3. Functions of lacccase:
Laccases carry out vital role during fungal life cycle including morphogenesis, fungal
plant pathogen/ host interaction, stress defence and lignin degradation, delignification,
pigmentation, fruiting body formation, pathogenesis and protection from toxic phenolic
monomers of polyphenol (Thruston 1994; Fatima et al., 2015). In plants, laccases have been found
in the wood and cellular walls and carry out lignin biosynthesis (Giardina et al., 2010). Bacterial
laccases appear to have a role in morphogenesis, in the biosynthesis of the brown spore pigment
and in the protection afforded by the spore-coat against UV light and hydrogen peroxide, and in
copper homeostasis. The main function of the laccase-type proteins in insects is believed to be
sclerotization of the cuticle in the epidermis (Giardina et al., 2010). Fungal laccases have higher
redox potential than bacterial or plant laccases.

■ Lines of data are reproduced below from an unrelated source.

File: config.mk
export PLATFORM = sky130hd
export DESIGN_NAME = ps2_key_ctrl
export DESIGN_NICKNAME = d
export VERILOG_FILES = /design/src/rtl/ps2_pkg.sv /design/src/rtl/ps2_frame_rx.sv /design/src/rtl/ps2_key_ctrl.sv
export SDC_FILE = /design/constraint.sdc
export NUM_CORES = 1
export LEC_CHECK = 0
export ABC_AREA = 1
export CELL_PAD_IN_SITES_DETAIL_PLACEMENT = 1
export CELL_PAD_IN_SITES_GLOBAL_PLACEMENT = 2
export CORE_MARGIN = 1.5
export CORE_UTILIZATION = 31
export DETAILED_ROUTE_END_ITERATION = 10
export HOLD_SLACK_MARGIN = 0.15
export PLACE_DENSITY_LB_ADDON = 0.08
export SYNTH_ARGS = -nofsm -noshare
export SYNTH_HDL_FRONTEND = slang
export SYNTH_SLANG_ARGS = --single-unit
File: constraint.sdc
create_clock -name clk_i -period 4.8 [get_ports clk_i]
set_input_delay 0.48 -clock clk_i [delete_from_list [all_inputs] [get_ports clk_i]]
set_output_delay 0.48 -clock clk_i [all_outputs]
set_load 0.02 [all_outputs]
File: src/rtl/ps2_pkg.sv
// Shared PS/2 keyboard definitions: prefix bytes, decoder states, event layout
// and the scan-code to key-index map.
package ps2_pkg;

    localparam logic [7:0] CODE_EXT = 8'hE0;
    localparam logic [7:0] CODE_BRK = 8'hF0;

    typedef enum logic [1:0] {
        IDLE,
        EXT,
        BRK,
        EXT_BRK
    } dec_state_e;

    typedef struct packed {
        logic       rel;
        logic       ext;
        logic [3:0] code;
    } key_event_t;

    typedef struct packed {
        logic       hit;
        logic [3:0] idx;
    } key_map_t;

    function automatic key_map_t map_scan(input logic [7:0] scan);
        key_map_t m;
        m.hit = 1'b1;
        m.idx = '0;
        case (scan)
            8'h45:   m.idx = 4'd0;
            8'h16:   m.idx = 4'd1;
            8'h1E:   m.idx = 4'd2;
            8'h26:   m.idx = 4'd3;
            8'h25:   m.idx = 4'd4;
            8'h2E:   m.idx = 4'd5;
            8'h36:   m.idx = 4'd6;
            8'h3D:   m.idx = 4'd7;
            8'h3E:   m.idx = 4'd8;
            8'h46:   m.idx = 4'd9;
            8'h4E:   m.idx = 4'd10;
            8'h55:   m.idx = 4'd11;
            default: m.hit = 1'b0;
        endcase
        return m;
    endfunction

endpackage

File: src/rtl/ps2_frame_rx.sv
// PS/2 frame receiver: synchronizes the raw lines, samples 11-bit frames on
// falling clock edges, checks odd parity and stop bit, aborts stalled frames.
module ps2_frame_rx #(
    parameter int unsigned TIMEOUT_CYCLES = 5000
) (
    input  logic       clk_i,
    input  logic       rst_ni,
    input  logic       ps2_clk_i,
    input  logic       ps2_data_i,
    output logic [7:0] byte_o,
    output logic       valid_o,
    output logic       err_o
);
    import ps2_pkg::*;

    localparam int unsigned TW = $clog2(TIMEOUT_CYCLES + 1);

    logic [1:0]    clk_sync;
    logic [1:0]    data_sync;
    logic          clk_prev;
    logic          fall;
    logic          data_s;
    logic [3:0]    bit_cnt;
    logic [7:0]    shift;
    logic          parity;
    logic [TW-1:0] idle_cnt;

    assign data_s = data_sync[1];
    assign fall   = clk_prev & ~clk_sync[1];

    always_ff @(posedge clk_i or negedge rst_ni) begin
        if (!rst_ni) begin
            clk_sync  <= '1;
            data_sync <= '1;
            clk_prev  <= 1'b1;
        end else begin
            clk_sync  <= {clk_sync[0], ps2_clk_i};
            data_sync <= {data_sync[0], ps2_data_i};
            clk_prev  <= clk_sync[1];
        end
    end

    always_ff @(posedge clk_i or negedge rst_ni) begin
        if (!rst_ni) begin
            bit_cnt  <= '0;
            shift    <= '0;
            parity   <= 1'b0;
            idle_cnt <= '0;
            byte_o   <= '0;
            valid_o  <= 1'b0;
            err_o    <= 1'b0;
        end else begin
            valid_o <= 1'b0;
            err_o   <= 1'b0;
            if (fall) begin
                idle_cnt <= '0;
                case (bit_cnt)
                    // a start bit of 1 is noise: stay waiting for a real start
                    4'd0: if (!data_s) bit_cnt <= 4'd1;
                    4'd9: begin
                        parity  <= data_s;
                        bit_cnt <= 4'd10;
                    end
                    4'd10: begin
                        bit_cnt <= '0;
                        if (data_s && ((^shift) ^ parity)) begin
                            byte_o  <= shift;
                            valid_o <= 1'b1;
                        end else begin
                            err_o <= 1'b1;
                        end
                    end
                    default: begin
                        shift   <= {data_s, shift[7:1]};
                        bit_cnt <= bit_cnt + 4'd1;
                    end
                endcase
            end else if (bit_cnt != '0) begin
                if (idle_cnt == TW'(TIMEOUT_CYCLES - 1)) begin
                    bit_cnt  <= '0;
                    idle_cnt <= '0;
                    err_o    <= 1'b1;
                end else begin
                    idle_cnt <= idle_cnt + TW'(1);
                end
            end
        end
    end

endmodule

File: src/rtl/ps2_key_ctrl.sv
// PS/2 key controller: decodes E0/F0 prefixed scan codes into key events and
// queues them in a small FIFO for a ready/valid consumer.
module ps2_key_ctrl #(
    parameter int unsigned TIMEOUT_CYCLES = 5000,
    parameter int unsigned FIFO_DEPTH     = 4
) (
    input  logic       clk_i,
    input  logic       rst_ni,
    input  logic       ps2_clk_i,
    input  logic       ps2_data_i,
    output logic       key_valid_o,
    input  logic       key_ready_i,
    output logic [3:0] key_code_o,
    output logic       key_release_o,
    output logic       key_ext_o,
    output logic [3:0] digit_o,
    output logic       err_o,
    output logic       overflow_o
);
    import ps2_pkg::*;

    localparam int unsigned AW = $clog2(FIFO_DEPTH);

    logic [7:0] rx_byte;
    logic       rx_valid;
    logic       rx_err;

    ps2_frame_rx #(
        .TIMEOUT_CYCLES(TIMEOUT_CYCLES)
    ) u_rx (
        .clk_i      (clk_i),
        .rst_ni     (rst_ni),
        .ps2_clk_i  (ps2_clk_i),
        .ps2_data_i (ps2_data_i),
        .byte_o     (rx_byte),
        .valid_o    (rx_valid),
        .err_o      (rx_err)
    );

    assign err_o = rx_err;

    dec_state_e state, state_nxt;
    key_map_t   hit;
    key_event_t ev;
    logic       push;

    always_ff @(posedge clk_i or negedge rst_ni) begin
        if (!rst_ni) state <= IDLE;
        else         state <= state_nxt;
    end

    always_comb begin
        state_nxt = state;
        push      = 1'b0;
        ev        = '0;
        hit       = map_scan(rx_byte);
        if (rx_err) begin
            state_nxt = IDLE;
        end else if (rx_valid) begin
            state_nxt = IDLE;
            case (state)
                IDLE: begin
                    if (rx_byte == CODE_EXT)      state_nxt = EXT;
                    else if (rx_byte == CODE_BRK) state_nxt = BRK;
                end
                EXT: begin
                    if (rx_byte == CODE_BRK)      state_nxt = EXT_BRK;
                    else if (rx_byte == CODE_EXT) state_nxt = EXT;
                end
                BRK: if (rx_byte == CODE_BRK) state_nxt = BRK;
                default: ;
            endcase
            // prefixes never map, so a mapped byte always terminates the sequence
            if (state_nxt == IDLE && hit.hit) begin
                push    = 1'b1;
                ev.rel  = (state inside {BRK, EXT_BRK});
                ev.ext  = (state inside {EXT, EXT_BRK});
                ev.code = hit.idx;
            end
        end
    end

    key_event_t  mem [FIFO_DEPTH];
    key_event_t  head;
    logic [AW:0] wr_ptr, rd_ptr;
    logic        full, pop, accept;

    assign full        = (wr_ptr[AW] != rd_ptr[AW]) && (wr_ptr[AW-1:0] == rd_ptr[AW-1:0]);
    assign key_valid_o = (wr_ptr != rd_ptr);
    assign pop         = key_valid_o && key_ready_i;
    assign accept      = push && (!full || pop);
    assign head        = key_valid_o ? mem[rd_ptr[AW-1:0]] : '0;

    assign key_code_o    = head.code;
    assign key_release_o = head.rel;
    assign key_ext_o     = head.ext;

    always_ff @(posedge clk_i) begin
        if (accept) mem[wr_ptr[AW-1:0]] <= ev;
    end

    always_ff @(posedge clk_i or negedge rst_ni) begin
        if (!rst_ni) begin
            wr_ptr     <= '0;
            rd_ptr     <= '0;
            digit_o    <= '0;
            overflow_o <= 1'b0;
        end else begin
            if (pop)    rd_ptr <= rd_ptr + 1'b1;
            if (accept) wr_ptr <= wr_ptr + 1'b1;
            if (accept && !ev.rel) digit_o <= ev.code;
            if (push && !accept)   overflow_o <= 1'b1;
        end
    end

endmodule
==> flow_metrics.tcl <==
set metrics [dict create \
    status "completed" \
    power.share.clock 0.264 \
    cp-start-kind "register" \
    slew_headroom 0.509 \
    pwr_density_cell_mw_per_mm2 529 \
    rsz0062_at_grt "no" \
    intPower_uw 1480 \
    synth_seq_cells 78 \
    die_width_um 116 \
    synth.distinct_cells 38 \
    rr_startpoint "rd_ptr[0]" \
    initial_core_util 0.322 \
    holdCritPathClass "in -> async" \
    path_class "reg -> out" \
    path_max_fanout 15 \
    drive_above_1_share 0.115 \
    cp_top_family "buffers and inverters" \
    fp.dieH_um 116 \
    post-synth-top-count-cell "nand2_1" \
    pwr-share-seq 0.382 \
    clk_pin_slew_worst_paths_ns 0.06 \
    routedWlPerCell_um 14.5 \
    max_freq_mhz 344 \
    endpoint_kind "primary output" \
    dieArea_mm2 0.0134 \
    num_io_pins 18 \
    timing.final.ws_setup_ns 1.89 \
    syn_to_final_growth_pct 16.1 \
    p_sw_frac 0.389 \
    hold_buffers 0 \
    drt_pass1_iterations 4 \
    final_max_slew_viol_count 0 \
    finalWirelength_um 9230 \
    grt_pass1_vias 3105 \
    ant_nets 0 \
    skew_ns 0.00507 \
    antenna_found_initial 0 \
    core_area_mm2 0.0122 \
    ys_seq_area_frac 0.528 \
    cp_cell_sequence "inv_1 -> nand2_1 -> a21oi_1 -> nand2_2 -> nand2_1 -> inv_1 -> clkdlybuf4s50_1" \
    yosys-top-cells-count "nand2_1 (113), dfrtp_1 (49), nor2_1 (47), inv_1 (43), edfxtp_1 (24)" \
    r2r_cells 6 \
    gp_congestion 0.731 \
    synth-main-ff-cell "dfrtp_1" \
    worstMarginPinSlew_ns 0.737 \
    synth_edf_count 24 \
    grt_pass1_wl_um 15400 \
    cp.arrival_ns 2.43 \
    critPathMaxStageDelay_ns 0.52 \
    drc 0 \
    ys_async_sr_fraction 0.692 \
    leakage_uw 0.00198 \
    setup_viol 0 \
    syn_inst 440 \
    dp_slack_ns 2.22 \
    period_needed_ns 2.91 \
    layout.nets 478 \
    min_period_over_period 0.606 \
    critPathLaunch "rd_ptr[0]" \
    yosysTopAreaCell "dfrtp_1" \
    synth_top_area_share 0.312 \
    syn_area_mm2 0.00394 \
    gr-usage-all-layers 0.153 \
    synth_warnings 0 \
    grt_overflow 0 \
    insertion_delay_ns 0.34 \
    via_count 2916 \
    r2r-end "mem[1][3]" \
    place_hpwl_um 6900 \
    vias_per_cell 4.58 \
    r2r_slack_ns 2.41 \
    grt_start_max_net_pins 55 \
    final-hold-violation-count 0 \
    dr.first_iter.drc_count 94 \
    switchingPower_uw 940 \
    fin_setup_tns_ns 0 \
    syn-mean-instance-area_um2 8.94 \
    root_buffer "clkbuf_16" \
    antenna_cells 0 \
    worst-path-buf-inv 3 \
    clock_sinks 78 \
    maxCapViolCount 0 \
    clk_path_buf_depth 2 \
    portBuffers 17 \
    comb_power_share 0.354 \
    tritoncts "done" \
    syn_nets 455 \
    postCtsSetupBuffers 0 \
    rows 40 \
    cts_resized 0 \
    htreeDepth 3 \
    worstPathRequired_ns 4.32 \
    critPathSlowestCell "clkdlybuf4s50_1" \
    vdd_ir_drop_max_uv 283 \
    cts_buffers 9 \
    synth_area_leaders "dfrtp_1 (31%), edfxtp_1 (18%), nand2_1 (11%), nor2_1 (4.5%), inv_1 (4.1%)" \
]
[per-stage QoR]
stage	util	area [um2]	hold slack, ns	std cells	power [uW]
final	0.374	4570	0.287	636	2420
after global routing	0.374	4570	0.359	636	2610
after CTS	0.374	4570	0.313	636	2470
after detailed placement	0.351	4290	0.350	620	1810
after global placement	0.351	4290	0.347	620	1790
after floorplan	-	3940	0.184	440	1550
[sequential cells by signal, summed over array words and instances, names as in the netlist]
signal and count:
u_rx.parity 1, u_rx.byte_o 8, u_rx.bit_cnt 4, u_rx.err_o 1, u_rx.valid_o 1, u_rx.idle_cnt 13, mem 24, state 2
u_rx.data_sync 2, overflow_o 1, rd_ptr 3, u_rx.clk_sync 2, wr_ptr 3, digit_o 4, u_rx.clk_prev 1, u_rx.shift 8
[cell usage in the layout, fill, tap and decap left out, types with 2 or more instances in the layout]
master	count
dfrtp_1	49
a21oi_1	14
nor3_1	8
nand3_4	3
nor2_2	8
nand3_1	19
o21ai_1	7
nor2_4	4
dfstp_2	5
xor2_1	10
clkbuf_16	9
inv_2	6
nand2_2	7
nor2_1	47
o21ai_0	15
ha_1	10
nand4_1	16
xnor2_1	7
clkinv_2	2
clkdlybuf4s50_1	16
o32ai_1	6
clkinv_4	2
edfxtp_1	24
inv_1	43
nand2_1	113
[area by class of cell]
type                       instances  area, um2
fill                            1458       7640
sequential                        78       2080
multi-input combinational        307       1650
clock buffer                      11        243
tap                              168        210
inverter                          49        184
timing repair buffer              18        173
clock inverter                     5       35.0
[kinds of logic after synthesis]
kind of cell	count (synthesis)	share of synthesized area
buffers and inverters	55	0.0537
adders and majority gates	10	0.0318
muxes	3	0.00827
and+or+nand+nor	230	0.272
xor gates and xnor gates	17	0.0378
DFF	78	0.528
AOI/OAI and AO/OA	47	0.0687
[power groups by stage]
| stage | Clock (uW) | Sequential [uW] | Combinational, uW |
|---|---|---|---|
| global placement | 0 | 935 | 856 |
| floorplan | 0 | 890 | 657 |
| global route | 688 | 949 | 971 |
| CTS | 666 | 927 | 877 |
| finish | 638 | 924 | 855 |
| detailed placement | 0 | 940 | 873 |
[worst max-delay path by stage]
stage | endpoint | slack [ns] | depth (start not counted)
floorplan | key_code_o[2] | 3.02 | 6
global placement | key_ext_o | 2.31 | 7
detailed placement | key_code_o[2] | 2.22 | 7
CTS | key_code_o[2] | 1.83 | 7
global route | key_code_o[3] | 1.69 | 7
finish | key_code_o[0] | 1.89 | 7
[per-layer routing]
layer	part of all wire	track usage	vias to the layer above
met5	0	0	-
met4	0.0092	0.0366	0
met3	0.030	0.0471	7
met2	0.49	0.261	22
met1	0.47	0.190	1401
li1	-	-	1486
No activity file was read; power rests on OpenSTA's default activity.
File: config.mk
export PLATFORM = sky130hd
export DESIGN_NAME = joystick_adc_scheduler
export DESIGN_NICKNAME = d
export VERILOG_FILES = /design/src/rtl/joystick_pkg.sv /design/src/rtl/joystick_adc_scheduler_frame.sv /design/src/rtl/joystick_adc_scheduler.sv
export SDC_FILE = /design/constraint.sdc
export NUM_CORES = 1
export LEC_CHECK = 0
export CAP_MARGIN = 20
export CORE_MARGIN = 2
export CORE_UTILIZATION = 50
export CTS_CLUSTER_SIZE = 10
export DETAILED_ROUTE_END_ITERATION = 10
export GPL_ROUTABILITY_DRIVEN = 0
export HOLD_SLACK_MARGIN = 0.1
export MAX_ROUTING_LAYER = met4
export PLACE_DENSITY = 0.7
export SYNTH_ARGS = -nofsm -noshare
export SYNTH_HDL_FRONTEND = slang
export SYNTH_SLANG_ARGS = --single-unit
File: constraint.sdc
create_clock -name clk -period 3.9 [get_ports clk]
set_input_delay 0.975 -clock clk [delete_from_list [all_inputs] [get_ports clk]]
set_output_delay 0.975 -clock clk [all_outputs]
set_load 0.01 [all_outputs]
==> config.mk <==
export PLATFORM = sky130hd
export DESIGN_NAME = lsu_read_path
export DESIGN_NICKNAME = d
export VERILOG_FILES = /design/src/rtl/lsu_read_path.sv
export SDC_FILE = /design/constraint.sdc
export NUM_CORES = 1
export LEC_CHECK = 0
export ABC_AREA = 1
export CORE_MARGIN = 1.5
export CORE_UTILIZATION = 48
export CTS_CLUSTER_SIZE = 40
export DETAILED_ROUTE_END_ITERATION = 7
export GPL_TIMING_DRIVEN = 0
export HOLD_SLACK_MARGIN = 0.05
export MAX_ROUTING_LAYER = met4
export PLACE_DENSITY = 0.81
export SYNTH_ARGS = -nofsm -noshare
export SYNTH_HDL_FRONTEND = slang
export SYNTH_SLANG_ARGS = --single-unit
==> constraint.sdc <==
create_clock -name i_clk -period 1.9 [get_ports i_clk]
set_clock_uncertainty 0.1 [all_clocks]
set_input_delay 0.38 -clock i_clk [delete_from_list [all_inputs] [get_ports i_clk]]
set_output_delay 0.38 -clock i_clk [all_outputs]
set_load 0.01 [all_outputs]
File: config.mk
export PLATFORM = sky130hd
export DESIGN_NAME = mileage_recorder
export DESIGN_NICKNAME = d
export VERILOG_FILES = /design/src/rtl/mileage_recorder_pkg.sv /design/src/rtl/mileage_recorder_tick_gen.sv /design/src/rtl/mileage_recorder.sv
export SDC_FILE = /design/constraint.sdc
export NUM_CORES = 1
export LEC_CHECK = 0
export ABC_AREA = 1
export BUFFER_PORTS_ARGS = -buffer_cell sky130_fd_sc_hd__buf_2
export CORE_MARGIN = 1
export CORE_UTILIZATION = 54
export CTS_BUF_LIST = sky130_fd_sc_hd__clkbuf_16
export CTS_CLUSTER_DIAMETER = 50
export CTS_CLUSTER_SIZE = 25
export DETAILED_ROUTE_END_ITERATION = 8
export PLACE_DENSITY = 0.75
export RECOVER_POWER = 25
export REMOVE_ABC_BUFFERS = 1
export SLEW_MARGIN = 20
export SYNTH_ARGS = -nofsm -noshare
export SYNTH_HDL_FRONTEND = slang
export SYNTH_SLANG_ARGS = --single-unit
File: constraint.sdc
create_clock -name clk -period 1.6 [get_ports clk]
set_input_delay 0.32 -clock clk [delete_from_list [all_inputs] [get_ports clk]]
set_output_delay 0.32 -clock clk [all_outputs]
set_load 0.01 [all_outputs]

4. Applications of Laccase:
4.1 Food Industry:
Laccase used in the food industry based on polymerization ability. They can be applied
to certain processes that enhance or modify the colour appearance of food or beverage for the
elimination of undesirable phenolics, responsible for the browning, haze formation and turbidity
in clear fruit juice, beer and wine (Shraddha et al., 2011). They are also employed to ascorbic acid
determination, sugar beet pectin gelation, baking and in the treatment of olive mill wastewater.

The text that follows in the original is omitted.